Could you provide our readers with an introduction to Piramal Pharma?
Piramal Pharma Limited is a publicly traded, Indian headquartered company that is focused on three core areas: Piramal Pharma Solutions, our Contract Development and Manufacturing Organization (CDMO); Piramal Critical Care our complex hospital generics business; and consumer healthcare in India. In 2010, Piramal divested its core branded generics business to Abbott, including most of our profit and revenue. We had sub-scale pharma businesses, and the group was deciding what to do next. We diversified into financial services and our pharma business evolved from about a dozen small businesses into just three. We are now larger than we were, prior to divesting the branded generics business.

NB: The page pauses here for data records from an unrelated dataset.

--- src/rtl/img_frame_loader.sv ---
// img_frame_loader
//
// Upstream stage of the atrous-conv engine. It accepts one IMG_W x IMG_H grayscale frame as a
// valid/ready pixel stream. Each pixel is converted to the signed 9.4 image-memory format by
// zero-extension and left shift, then written to image RAM in raster order. Once the frame is
// resident, the block hands it to the conv engine with conv_ready and waits for conv_busy to
// rise and fall. It then pulses done. No pixels are accepted while the engine owns the memory.
//
// Ports:
//   clk, reset            single rising-edge clock, asynchronous active-high reset
//   s_valid/s_ready       pixel stream handshake; s_data is an unsigned pixel
//   s_last                marks the final pixel of a frame
//   iwen/iwaddr/iwdata    image RAM write port (one-cycle write latency, no stall)
//   conv_ready            frame resident, offered to the conv engine
//   conv_busy             conv engine busy
//   done                  one-cycle pulse when the conv engine finishes a frame
//   frame_err             sticky framing-error flag (cleared only by reset)
//   frame_cnt             completed-frame count, wraps at 256 (cleared only by reset)
module img_frame_loader #(
    parameter int unsigned IMG_W  = 64,
    parameter int unsigned IMG_H  = 64,
    parameter int unsigned ADDR_W = 12,
    parameter int unsigned PIX_W  = 8,
    parameter int unsigned FRAC   = 4,
    parameter int unsigned DATA_W = 1 + PIX_W + FRAC
) (
    input  logic              clk,
    input  logic              reset,
    input  logic              s_valid,
    output logic              s_ready,
    input  logic [PIX_W-1:0]  s_data,
    input  logic              s_last,
    output logic              iwen,
    output logic [ADDR_W-1:0] iwaddr,
    output logic [DATA_W-1:0] iwdata,
    output logic              conv_ready,
    input  logic              conv_busy,
    output logic              done,
    output logic              frame_err,
    output logic [7:0]        frame_cnt
);

    localparam int unsigned        NPIX      = IMG_W * IMG_H;
    localparam logic [ADDR_W-1:0]  LAST_ADDR = ADDR_W'(NPIX - 1);

    typedef enum logic [2:0] {
        StIdle,
        StLoad,
        StHand,
        StRun,
        StDone
    } state_e;

    state_e              state_q, state_d;
    logic [ADDR_W-1:0]   cnt_q, cnt_d;
    logic                s_ready_d;
    logic                iwen_d;
    logic [ADDR_W-1:0]   iwaddr_d;
    logic [DATA_W-1:0]   iwdata_d;
    logic                conv_ready_d;
    logic                done_d;
    logic                frame_err_d;
    logic [7:0]          frame_cnt_d;
    logic                beat;

    assign beat = s_valid & s_ready;

    always_comb begin
        state_d      = state_q;
        cnt_d        = cnt_q;
        s_ready_d    = s_ready;
        iwen_d       = 1'b0;
        iwaddr_d     = iwaddr;
        iwdata_d     = iwdata;
        conv_ready_d = conv_ready;
        done_d       = 1'b0;
        frame_err_d  = frame_err;
        frame_cnt_d  = frame_cnt;

        unique case (state_q)
            StIdle: begin
                s_ready_d = 1'b1;
                state_d   = StLoad;
            end
            StLoad: begin
                // s_ready is held low for the first LOAD cycle after DONE and raised here,
                // so it returns the cycle after the done pulse.
                s_ready_d = 1'b1;
                if (beat) begin
                    iwen_d   = 1'b1;
                    iwaddr_d = cnt_q;
                    iwdata_d = {1'b0, s_data, {FRAC{1'b0}}};
                    if (cnt_q == LAST_ADDR) begin
                        // Full frame: hand off even if s_last is missing, but flag it.
                        cnt_d     = '0;
                        s_ready_d = 1'b0;
                        state_d   = StHand;
                        if (!s_last) begin
                            frame_err_d = 1'b1;
                        end
                    end else if (s_last) begin
                        // Early s_last: pixel is written, partial frame is abandoned.
                        frame_err_d = 1'b1;
                        cnt_d       = '0;
                    end else begin
                        cnt_d = cnt_q + 1'b1;
                    end
                end
            end
            StHand: begin
                s_ready_d    = 1'b0;
                conv_ready_d = 1'b1;
                if (conv_busy) begin
                    conv_ready_d = 1'b0;
                    state_d      = StRun;
                end
            end
            StRun: begin
                if (!conv_busy) begin
                    state_d = StDone;
                end
            end
            StDone: begin
                done_d      = 1'b1;
                frame_cnt_d = frame_cnt + 8'd1;
                state_d     = StLoad;
            end
            default: begin
                state_d = StIdle;
            end
        endcase
    end

    always_ff @(posedge clk or posedge reset) begin
        if (reset) begin
            state_q    <= StIdle;
            cnt_q      <= '0;
            s_ready    <= 1'b0;
            iwen       <= 1'b0;
            iwaddr     <= '0;
            iwdata     <= '0;
            conv_ready <= 1'b0;
            done       <= 1'b0;
            frame_err  <= 1'b0;
            frame_cnt  <= '0;
        end else begin
            state_q    <= state_d;
            cnt_q      <= cnt_d;
            s_ready    <= s_ready_d;
            iwen       <= iwen_d;
            iwaddr     <= iwaddr_d;
            iwdata     <= iwdata_d;
            conv_ready <= conv_ready_d;
            done       <= done_d;
            frame_err  <= frame_err_d;
            frame_cnt  <= frame_cnt_d;
        end
    end

endmodule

Along the way, we have undergone several transformations. For the Critical Care business, we pivoted from being manufacturing-focused to having a customer-focused and later a patient-focused orientation. Through this transition, we have evolved into a more complete hospital generics business. For the Pharma Solutions business, we have evolved towards becoming a patient-centric organization, which allows us to better serve our innovative clients’ by helping to reduce the burden of disease on patients. For example, we have bolstered our phase III pipeline to 34 from just 10, indicative of a significant increase in the number of drug development programs that are in use in patient trials.

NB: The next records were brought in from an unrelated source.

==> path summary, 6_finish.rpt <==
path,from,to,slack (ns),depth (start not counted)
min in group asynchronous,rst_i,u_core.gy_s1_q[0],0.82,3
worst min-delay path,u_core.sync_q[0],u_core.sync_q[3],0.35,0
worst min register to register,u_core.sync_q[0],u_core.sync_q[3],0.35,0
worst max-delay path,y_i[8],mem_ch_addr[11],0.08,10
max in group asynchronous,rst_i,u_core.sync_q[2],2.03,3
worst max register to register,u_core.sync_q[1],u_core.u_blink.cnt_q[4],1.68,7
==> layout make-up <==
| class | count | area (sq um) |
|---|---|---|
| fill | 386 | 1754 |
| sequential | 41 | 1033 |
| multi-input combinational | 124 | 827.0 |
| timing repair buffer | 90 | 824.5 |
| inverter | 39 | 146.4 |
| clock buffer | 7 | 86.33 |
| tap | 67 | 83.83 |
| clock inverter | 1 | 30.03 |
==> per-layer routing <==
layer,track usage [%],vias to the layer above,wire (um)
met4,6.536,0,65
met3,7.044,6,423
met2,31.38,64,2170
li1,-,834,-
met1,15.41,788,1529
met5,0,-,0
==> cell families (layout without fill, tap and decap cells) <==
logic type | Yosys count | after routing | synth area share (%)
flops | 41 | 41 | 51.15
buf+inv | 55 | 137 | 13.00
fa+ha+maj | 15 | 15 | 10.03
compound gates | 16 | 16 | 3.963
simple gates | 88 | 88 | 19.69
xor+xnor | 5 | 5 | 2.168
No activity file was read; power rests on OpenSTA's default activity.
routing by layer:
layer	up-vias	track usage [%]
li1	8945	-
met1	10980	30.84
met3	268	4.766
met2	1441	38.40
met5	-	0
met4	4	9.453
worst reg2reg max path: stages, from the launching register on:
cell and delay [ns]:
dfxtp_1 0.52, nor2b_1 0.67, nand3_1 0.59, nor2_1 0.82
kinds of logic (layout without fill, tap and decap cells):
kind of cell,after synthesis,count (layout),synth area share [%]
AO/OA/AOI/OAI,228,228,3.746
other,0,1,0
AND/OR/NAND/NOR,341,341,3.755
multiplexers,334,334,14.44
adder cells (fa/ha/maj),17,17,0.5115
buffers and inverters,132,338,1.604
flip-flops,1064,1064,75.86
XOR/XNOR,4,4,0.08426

How is your product portfolio divided and how substantial is your footprint in the U.S.?
Our portfolio is roughly divided as 60% for the CDMO business, 30% for complex generics and 10% for consumer healthcare. Our largest market is the U.S., where we have facilities in Michigan, Pennsylvania, and Kentucky, with another just across the border in Canada. Collectively, our 15 global sites in North America, Europe, and India provide integrated and stand-alone services to customers in the U.S. and around the world.

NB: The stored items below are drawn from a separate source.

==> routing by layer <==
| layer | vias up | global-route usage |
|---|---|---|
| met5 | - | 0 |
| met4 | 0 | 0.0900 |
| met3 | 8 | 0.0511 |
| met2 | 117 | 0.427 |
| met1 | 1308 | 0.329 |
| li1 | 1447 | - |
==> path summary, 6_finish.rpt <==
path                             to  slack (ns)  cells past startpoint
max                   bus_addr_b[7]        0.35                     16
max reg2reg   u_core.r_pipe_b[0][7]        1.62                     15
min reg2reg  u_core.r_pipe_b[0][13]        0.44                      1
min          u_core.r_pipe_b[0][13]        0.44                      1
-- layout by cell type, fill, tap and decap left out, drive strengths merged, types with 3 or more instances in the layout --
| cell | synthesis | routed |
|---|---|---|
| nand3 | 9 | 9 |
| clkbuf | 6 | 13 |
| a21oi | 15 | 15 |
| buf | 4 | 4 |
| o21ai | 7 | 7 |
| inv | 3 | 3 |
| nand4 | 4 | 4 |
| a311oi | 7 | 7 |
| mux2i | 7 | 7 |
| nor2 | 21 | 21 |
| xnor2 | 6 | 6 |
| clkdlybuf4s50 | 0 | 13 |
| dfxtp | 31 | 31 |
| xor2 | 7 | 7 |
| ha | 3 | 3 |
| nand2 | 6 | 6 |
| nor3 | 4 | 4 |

How do you differentiate yourselves in a competitive market?
We believe that our approach to patient and customer centricity is what differentiates us from competition. For example, we have a patient centricity council at each site, whose mission is to embed the concept into the workplace, operationally and philosophically. The council at the site share patient stories with our employees to try and align the concept with what we do and make it more tangible. Moreover, we are geographically agnostic as we are based in both the East and West. With our global network, we can serve our customers with what they want, where they want it.
We have a number of specialty capabilities across our drug substance and drug product services. We can handle highly potent APIs, peptides, and antibody-drug conjugations. An increasing number of customers are focused on integrated services and projects. They want to get to that next inflection point as quickly as possible and by integrating programs across our network of sites, we remove complexities and barriers to get them to their milestone as soon as possible.
Piramal is in a privileged position to deal with supply chain issues due to your global network. How are you making your supply chain more resilient to macro-economic changes?
There has always been a need for a robust supply chain, but it has crystalized in recent years due to the Covid-19 pandemic, the Ukraine war and global inflation. Our customers are relying on us to deliver as promised without interruption. We already had a low dependence on China when the pandemic began and most of this was already multi-sourced. A lot of energy has gone into providing multiple options for our most critical projects. We can provide a two-country solution for our main clients to de-risk against prevailing global dynamics.
How has the global pandemic changed public perception of the life sciences industry?
The medicines we produce are of the highest quality – everything we do is in the service of our patients, keeping them at the center of our efforts. The patient stories are an effective tool to explain to our employees how the medicine is helping; when the public sees what this medicine can do for their loved ones, that is when perception changes. The global pandemic has thrown the spotlight on life sciences industry and the positive impact it can have.
Are we at an inflection point when it comes to the collaboration of technology and the life sciences?
The level of innovation in the life sciences – which is the number of actual novel medicines that can make a difference to patients – has never been healthier. The barriers to start a company around an innovation have never been lower. Due to the depth of CDMOs and other providers, it does not take a lot of money or fixed infrastructure to test a new medicine out.
Now, whether the innovator is a university spin off or a large pharma company, anyone can tap into the life science’s large ecosystem.
Good companies with solid data can raise the required capital to take things to the next level. While pharma as an industry had been lagging in IT and tech, that’s no longer the case.